● **AIM OF THE TASK**:
Below are the entries; give again exactly the lines from the one mentioning "hold_viol_final = 0" through the one mentioning "avgViaCountPerCell = 5.17", inclusive.

● **DATA FOR REVIEW**:
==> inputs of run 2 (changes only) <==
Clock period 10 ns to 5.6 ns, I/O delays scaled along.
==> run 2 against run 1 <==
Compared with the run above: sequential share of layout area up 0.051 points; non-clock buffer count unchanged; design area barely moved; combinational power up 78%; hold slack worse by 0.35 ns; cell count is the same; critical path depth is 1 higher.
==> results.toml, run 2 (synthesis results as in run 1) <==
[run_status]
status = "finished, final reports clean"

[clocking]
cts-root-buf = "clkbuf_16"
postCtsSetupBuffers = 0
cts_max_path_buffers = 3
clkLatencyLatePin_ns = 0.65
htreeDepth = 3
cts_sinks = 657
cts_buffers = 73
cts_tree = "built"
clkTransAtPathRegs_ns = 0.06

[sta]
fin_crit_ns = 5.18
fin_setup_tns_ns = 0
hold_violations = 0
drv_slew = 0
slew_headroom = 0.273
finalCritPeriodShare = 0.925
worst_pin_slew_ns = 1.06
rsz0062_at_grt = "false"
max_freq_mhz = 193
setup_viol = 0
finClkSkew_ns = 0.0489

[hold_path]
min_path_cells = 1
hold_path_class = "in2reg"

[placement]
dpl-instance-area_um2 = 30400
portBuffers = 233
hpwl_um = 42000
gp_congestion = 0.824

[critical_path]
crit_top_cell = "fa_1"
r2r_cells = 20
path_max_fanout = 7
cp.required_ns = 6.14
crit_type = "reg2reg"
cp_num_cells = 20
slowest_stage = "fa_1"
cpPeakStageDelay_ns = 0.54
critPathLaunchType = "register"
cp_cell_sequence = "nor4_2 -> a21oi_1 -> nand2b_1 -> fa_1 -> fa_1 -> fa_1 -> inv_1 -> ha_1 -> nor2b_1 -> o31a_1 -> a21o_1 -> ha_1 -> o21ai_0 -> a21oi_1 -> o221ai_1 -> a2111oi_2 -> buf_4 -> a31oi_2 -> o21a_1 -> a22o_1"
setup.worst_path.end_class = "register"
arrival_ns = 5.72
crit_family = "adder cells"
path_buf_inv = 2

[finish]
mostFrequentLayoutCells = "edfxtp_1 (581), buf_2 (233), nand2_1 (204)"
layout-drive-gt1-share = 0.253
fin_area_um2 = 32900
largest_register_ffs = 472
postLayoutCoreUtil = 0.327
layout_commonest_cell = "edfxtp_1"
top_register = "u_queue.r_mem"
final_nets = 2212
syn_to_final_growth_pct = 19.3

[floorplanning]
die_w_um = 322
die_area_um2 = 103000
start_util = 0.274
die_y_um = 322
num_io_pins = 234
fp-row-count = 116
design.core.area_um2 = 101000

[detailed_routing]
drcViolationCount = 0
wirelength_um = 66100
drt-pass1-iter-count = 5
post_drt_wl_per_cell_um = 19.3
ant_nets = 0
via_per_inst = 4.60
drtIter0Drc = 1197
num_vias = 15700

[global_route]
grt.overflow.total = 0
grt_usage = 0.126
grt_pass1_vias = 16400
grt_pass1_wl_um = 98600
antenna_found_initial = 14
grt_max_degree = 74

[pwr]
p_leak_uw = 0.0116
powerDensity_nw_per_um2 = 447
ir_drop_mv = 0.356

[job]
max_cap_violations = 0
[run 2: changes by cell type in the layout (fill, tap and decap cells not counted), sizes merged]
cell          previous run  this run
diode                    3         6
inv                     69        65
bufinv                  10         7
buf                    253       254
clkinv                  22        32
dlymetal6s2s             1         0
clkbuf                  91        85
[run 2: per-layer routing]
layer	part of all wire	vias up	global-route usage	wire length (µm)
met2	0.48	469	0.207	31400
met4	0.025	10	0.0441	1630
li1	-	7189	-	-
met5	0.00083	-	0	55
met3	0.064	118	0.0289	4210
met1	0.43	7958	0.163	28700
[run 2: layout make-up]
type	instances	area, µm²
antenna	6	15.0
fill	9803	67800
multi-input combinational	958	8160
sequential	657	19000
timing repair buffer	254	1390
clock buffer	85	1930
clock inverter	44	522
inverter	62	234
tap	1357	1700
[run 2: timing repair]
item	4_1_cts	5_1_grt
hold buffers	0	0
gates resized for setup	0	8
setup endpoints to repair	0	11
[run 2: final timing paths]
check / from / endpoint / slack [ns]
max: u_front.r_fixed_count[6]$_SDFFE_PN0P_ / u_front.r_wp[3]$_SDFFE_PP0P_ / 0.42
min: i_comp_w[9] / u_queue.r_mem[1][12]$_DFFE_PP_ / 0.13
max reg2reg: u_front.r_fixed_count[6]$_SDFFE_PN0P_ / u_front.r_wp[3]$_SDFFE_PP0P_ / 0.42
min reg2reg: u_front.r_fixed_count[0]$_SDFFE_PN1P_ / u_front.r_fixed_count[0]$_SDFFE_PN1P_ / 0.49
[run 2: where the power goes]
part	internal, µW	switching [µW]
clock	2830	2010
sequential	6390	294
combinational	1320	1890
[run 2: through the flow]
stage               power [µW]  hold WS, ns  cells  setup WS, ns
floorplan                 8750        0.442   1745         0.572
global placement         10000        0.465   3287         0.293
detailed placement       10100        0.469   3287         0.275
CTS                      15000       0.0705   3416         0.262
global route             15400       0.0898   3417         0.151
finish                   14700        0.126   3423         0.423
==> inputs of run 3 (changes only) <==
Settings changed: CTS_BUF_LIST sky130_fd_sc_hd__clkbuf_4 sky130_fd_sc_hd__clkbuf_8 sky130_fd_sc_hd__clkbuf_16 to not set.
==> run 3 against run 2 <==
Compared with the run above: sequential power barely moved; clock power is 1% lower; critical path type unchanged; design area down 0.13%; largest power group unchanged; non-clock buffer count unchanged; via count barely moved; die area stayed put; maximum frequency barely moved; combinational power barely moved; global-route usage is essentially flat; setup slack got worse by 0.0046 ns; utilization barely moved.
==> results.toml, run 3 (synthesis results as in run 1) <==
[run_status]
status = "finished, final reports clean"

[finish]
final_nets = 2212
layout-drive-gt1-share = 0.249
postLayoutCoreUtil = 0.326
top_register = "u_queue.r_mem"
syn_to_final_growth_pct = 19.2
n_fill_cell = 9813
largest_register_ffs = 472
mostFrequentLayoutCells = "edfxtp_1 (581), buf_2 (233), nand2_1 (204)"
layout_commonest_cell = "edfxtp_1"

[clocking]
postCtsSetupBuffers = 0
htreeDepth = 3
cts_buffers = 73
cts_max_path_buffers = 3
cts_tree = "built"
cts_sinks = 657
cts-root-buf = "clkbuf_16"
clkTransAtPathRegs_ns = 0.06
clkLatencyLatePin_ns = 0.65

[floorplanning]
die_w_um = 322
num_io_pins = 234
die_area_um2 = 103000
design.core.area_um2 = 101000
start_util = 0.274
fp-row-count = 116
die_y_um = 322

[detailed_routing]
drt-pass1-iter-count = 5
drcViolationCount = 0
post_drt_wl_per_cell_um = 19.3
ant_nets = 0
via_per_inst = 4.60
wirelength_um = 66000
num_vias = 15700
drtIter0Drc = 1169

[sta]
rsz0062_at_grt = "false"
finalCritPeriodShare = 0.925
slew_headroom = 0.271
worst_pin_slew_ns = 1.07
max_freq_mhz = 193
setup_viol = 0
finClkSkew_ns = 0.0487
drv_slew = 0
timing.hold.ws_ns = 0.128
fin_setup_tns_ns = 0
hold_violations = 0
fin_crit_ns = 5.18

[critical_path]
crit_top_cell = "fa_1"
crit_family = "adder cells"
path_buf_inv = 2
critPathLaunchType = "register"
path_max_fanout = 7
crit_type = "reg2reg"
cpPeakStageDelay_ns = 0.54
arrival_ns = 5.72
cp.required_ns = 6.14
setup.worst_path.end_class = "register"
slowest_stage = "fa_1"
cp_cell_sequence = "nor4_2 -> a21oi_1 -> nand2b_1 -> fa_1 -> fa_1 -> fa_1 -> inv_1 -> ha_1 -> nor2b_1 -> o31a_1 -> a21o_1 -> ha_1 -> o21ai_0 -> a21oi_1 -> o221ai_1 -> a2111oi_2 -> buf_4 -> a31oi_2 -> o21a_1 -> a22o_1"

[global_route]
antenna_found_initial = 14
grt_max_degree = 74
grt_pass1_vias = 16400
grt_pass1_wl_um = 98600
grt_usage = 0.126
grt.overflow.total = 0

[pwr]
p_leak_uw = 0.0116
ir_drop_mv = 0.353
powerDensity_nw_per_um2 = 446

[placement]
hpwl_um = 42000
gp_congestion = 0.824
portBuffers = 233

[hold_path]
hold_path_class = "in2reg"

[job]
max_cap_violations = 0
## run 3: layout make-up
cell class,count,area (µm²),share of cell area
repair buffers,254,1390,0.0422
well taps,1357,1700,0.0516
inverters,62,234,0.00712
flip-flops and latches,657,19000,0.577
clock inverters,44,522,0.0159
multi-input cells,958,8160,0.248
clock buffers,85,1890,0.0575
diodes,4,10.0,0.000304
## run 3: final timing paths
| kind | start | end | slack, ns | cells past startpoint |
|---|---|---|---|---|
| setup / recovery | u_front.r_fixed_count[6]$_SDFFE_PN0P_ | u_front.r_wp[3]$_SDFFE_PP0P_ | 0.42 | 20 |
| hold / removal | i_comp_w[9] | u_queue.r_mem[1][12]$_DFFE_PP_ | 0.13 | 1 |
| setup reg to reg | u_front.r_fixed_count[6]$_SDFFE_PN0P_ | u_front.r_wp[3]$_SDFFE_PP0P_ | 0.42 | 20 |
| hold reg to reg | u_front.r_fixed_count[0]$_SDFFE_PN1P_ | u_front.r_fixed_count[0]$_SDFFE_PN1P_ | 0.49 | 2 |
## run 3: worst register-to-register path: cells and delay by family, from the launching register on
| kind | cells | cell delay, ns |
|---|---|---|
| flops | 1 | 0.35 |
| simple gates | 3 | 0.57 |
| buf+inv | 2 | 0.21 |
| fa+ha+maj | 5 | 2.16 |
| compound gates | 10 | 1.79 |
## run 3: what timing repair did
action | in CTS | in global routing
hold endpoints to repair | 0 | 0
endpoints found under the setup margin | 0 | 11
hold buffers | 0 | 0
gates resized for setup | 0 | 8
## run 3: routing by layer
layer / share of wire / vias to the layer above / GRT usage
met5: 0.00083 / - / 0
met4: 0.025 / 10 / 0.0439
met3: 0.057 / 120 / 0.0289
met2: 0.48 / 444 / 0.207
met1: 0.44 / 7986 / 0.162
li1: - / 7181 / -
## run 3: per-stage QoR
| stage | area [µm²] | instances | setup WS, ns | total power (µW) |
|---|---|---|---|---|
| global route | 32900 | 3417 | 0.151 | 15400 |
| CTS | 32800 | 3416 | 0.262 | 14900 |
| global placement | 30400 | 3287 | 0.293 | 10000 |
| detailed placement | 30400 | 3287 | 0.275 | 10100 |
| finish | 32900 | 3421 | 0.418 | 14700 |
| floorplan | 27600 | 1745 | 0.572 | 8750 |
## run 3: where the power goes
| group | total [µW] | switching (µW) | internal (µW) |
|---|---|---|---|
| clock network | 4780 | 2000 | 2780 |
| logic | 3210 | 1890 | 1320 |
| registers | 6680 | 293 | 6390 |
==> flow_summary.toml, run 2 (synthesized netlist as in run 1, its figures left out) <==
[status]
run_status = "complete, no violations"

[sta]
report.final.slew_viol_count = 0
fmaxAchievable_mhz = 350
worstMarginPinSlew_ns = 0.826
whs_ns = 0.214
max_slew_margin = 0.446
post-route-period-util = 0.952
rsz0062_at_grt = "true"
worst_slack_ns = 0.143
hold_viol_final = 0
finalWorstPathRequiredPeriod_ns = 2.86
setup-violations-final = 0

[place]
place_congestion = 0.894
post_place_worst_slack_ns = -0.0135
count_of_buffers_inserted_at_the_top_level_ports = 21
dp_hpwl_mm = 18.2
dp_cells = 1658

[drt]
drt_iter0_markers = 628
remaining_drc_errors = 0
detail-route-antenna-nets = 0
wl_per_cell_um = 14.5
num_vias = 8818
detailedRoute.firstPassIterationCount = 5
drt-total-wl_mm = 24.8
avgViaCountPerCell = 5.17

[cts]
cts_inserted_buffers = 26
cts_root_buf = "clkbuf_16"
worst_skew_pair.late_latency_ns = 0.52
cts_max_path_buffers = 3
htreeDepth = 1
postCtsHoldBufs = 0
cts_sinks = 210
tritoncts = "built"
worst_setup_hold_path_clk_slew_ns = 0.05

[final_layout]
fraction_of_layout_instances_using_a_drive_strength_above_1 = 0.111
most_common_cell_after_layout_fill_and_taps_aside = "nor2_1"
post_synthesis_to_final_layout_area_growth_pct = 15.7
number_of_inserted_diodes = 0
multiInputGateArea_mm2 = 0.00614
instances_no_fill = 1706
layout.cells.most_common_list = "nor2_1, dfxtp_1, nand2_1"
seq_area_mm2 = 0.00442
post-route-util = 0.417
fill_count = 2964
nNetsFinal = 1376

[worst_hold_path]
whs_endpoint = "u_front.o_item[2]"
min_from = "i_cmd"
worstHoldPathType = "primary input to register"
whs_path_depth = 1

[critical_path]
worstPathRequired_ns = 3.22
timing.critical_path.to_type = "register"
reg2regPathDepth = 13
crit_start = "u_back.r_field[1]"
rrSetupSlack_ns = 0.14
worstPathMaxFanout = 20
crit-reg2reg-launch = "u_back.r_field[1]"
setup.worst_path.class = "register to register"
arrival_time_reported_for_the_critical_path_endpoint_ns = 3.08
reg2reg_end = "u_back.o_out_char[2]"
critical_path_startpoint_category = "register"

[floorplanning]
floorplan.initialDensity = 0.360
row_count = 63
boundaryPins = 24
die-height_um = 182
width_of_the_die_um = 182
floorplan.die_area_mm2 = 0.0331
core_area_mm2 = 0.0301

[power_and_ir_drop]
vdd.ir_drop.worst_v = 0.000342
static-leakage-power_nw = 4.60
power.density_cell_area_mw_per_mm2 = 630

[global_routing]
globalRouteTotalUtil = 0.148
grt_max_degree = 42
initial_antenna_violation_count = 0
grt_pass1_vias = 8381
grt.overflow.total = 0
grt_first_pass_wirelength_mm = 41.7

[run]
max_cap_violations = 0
### src/assert_macros.svh
// Assertion macros shared by the warp address pipeline.
// Depends on nothing; included by the files that check their own logic.
`ifndef ASSERT_MACROS_SVH
`define ASSERT_MACROS_SVH
`ifndef SYNTHESIS
`define PWA_ASSERT(name, clk, rst, prop) \
   name: assert property (@(posedge clk) disable iff (rst) prop) \
      else $error("pwa check failed");
`define PWA_ASSERT_ALWAYS(name, clk, prop) \
   name: assert property (@(posedge clk) prop) \
      else $error("pwa check failed");
`else
`define PWA_ASSERT(name, clk, rst, prop)
`define PWA_ASSERT_ALWAYS(name, clk, prop)
`endif
`endif

### src/pwa_pkg.sv
// Types and constants of the perspective warp address pipeline.
// Depends on nothing; used by every pwa module.
package pwa_pkg;
   localparam int COEF_W    = 48;
   localparam int COORD_W   = 11;
   localparam int OFS_W     = 23;
   localparam int PROD_W    = 60;
   localparam int ACC_W     = 61;
   localparam int QBITS     = 12;
   localparam int CMP_W     = ACC_W + QBITS;
   localparam int NUM_CSR   = 8;
   localparam int CSR_IDX_W = 3;
   localparam int DIV_STEPS = 2;
   localparam int DIV_STAGES = QBITS / DIV_STEPS;
   localparam int NUM_ST    = DIV_STAGES + 4;
   localparam logic signed [ACC_W-1:0] Q_ONE = ACC_W'(64'sd1 <<< 32);

   localparam logic [CSR_IDX_W-1:0] CSR_X_GAIN_COL = 3'd0;
   localparam logic [CSR_IDX_W-1:0] CSR_X_GAIN_ROW = 3'd1;
   localparam logic [CSR_IDX_W-1:0] CSR_X_OFFSET   = 3'd2;
   localparam logic [CSR_IDX_W-1:0] CSR_Y_GAIN_COL = 3'd3;
   localparam logic [CSR_IDX_W-1:0] CSR_Y_GAIN_ROW = 3'd4;
   localparam logic [CSR_IDX_W-1:0] CSR_Y_OFFSET   = 3'd5;
   localparam logic [CSR_IDX_W-1:0] CSR_W_GAIN_COL = 3'd6;
   localparam logic [CSR_IDX_W-1:0] CSR_W_GAIN_ROW = 3'd7;

   localparam logic signed [COEF_W-1:0] COEF_ONE = COEF_W'(64'sd1 <<< 32);

   typedef logic signed [COEF_W-1:0] coef_type;
   typedef coef_type coef_bank_type [NUM_CSR];

   typedef struct packed {
      logic [COORD_W-1:0] out_col;
      logic [COORD_W-1:0] out_row;
   } req_type;

   typedef struct packed {
      logic [COORD_W-1:0] src_col;
      logic [COORD_W-1:0] src_row;
      logic               src_valid;
      logic [OFS_W-1:0]   src_byte_offset;
      logic [OFS_W-1:0]   dst_byte_offset;
   } rsp_type;

   typedef struct packed {
      logic signed [PROD_W-1:0] xc, xr, yc, yr, wc, wr;
      logic [OFS_W-1:0]         dst;
   } prod_type;

   typedef struct packed {
      logic signed [ACC_W-1:0] nx, ny, dn;
      logic [OFS_W-1:0]        dst;
   } sum_type;

   typedef struct packed {
      logic [ACC_W-1:0] rem_x, rem_y, den;
      logic [QBITS-1:0] q_x, q_y;
      logic             neg_x, neg_y, bad;
      logic [OFS_W-1:0] dst;
   } div_type;
endpackage

### src/pwa_sum.sv
// Sum stage: numerators and denominator in Q.32.
// Depends on pwa_pkg.
module pwa_sum (
   input  logic                   clock,
   input  logic                   reset,
   input  logic                   en,
   input  logic                   in_valid,
   input  pwa_pkg::prod_type      in_data,
   input  pwa_pkg::coef_bank_type coef,
   output logic                   out_valid,
   output pwa_pkg::sum_type       out_data
);
   logic             valid_ff;
   pwa_pkg::sum_type data_ff, data_in;

   always_comb begin
      data_in.nx = pwa_pkg::ACC_W'(in_data.xc) + pwa_pkg::ACC_W'(in_data.xr)
                 + pwa_pkg::ACC_W'(coef[pwa_pkg::CSR_X_OFFSET]);
      data_in.ny = pwa_pkg::ACC_W'(in_data.yc) + pwa_pkg::ACC_W'(in_data.yr)
                 + pwa_pkg::ACC_W'(coef[pwa_pkg::CSR_Y_OFFSET]);
      data_in.dn = pwa_pkg::ACC_W'(in_data.wc) + pwa_pkg::ACC_W'(in_data.wr)
                 + pwa_pkg::Q_ONE;
      data_in.dst = in_data.dst;
   end

   always_ff @(posedge clock) begin
      if (reset) begin
         valid_ff <= 1'b0;
      end else if (en) begin
         valid_ff <= in_valid;
      end
      if (en) begin
         data_ff <= data_in;
      end
   end

   assign out_valid = valid_ff;
   assign out_data  = data_ff;
endmodule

● **RESULT**:
hold_viol_final = 0
finalWorstPathRequiredPeriod_ns = 2.86
setup-violations-final = 0

[place]
place_congestion = 0.894
post_place_worst_slack_ns = -0.0135
count_of_buffers_inserted_at_the_top_level_ports = 21
dp_hpwl_mm = 18.2
dp_cells = 1658

[drt]
drt_iter0_markers = 628
remaining_drc_errors = 0
detail-route-antenna-nets = 0
wl_per_cell_um = 14.5
num_vias = 8818
detailedRoute.firstPassIterationCount = 5
drt-total-wl_mm = 24.8
avgViaCountPerCell = 5.17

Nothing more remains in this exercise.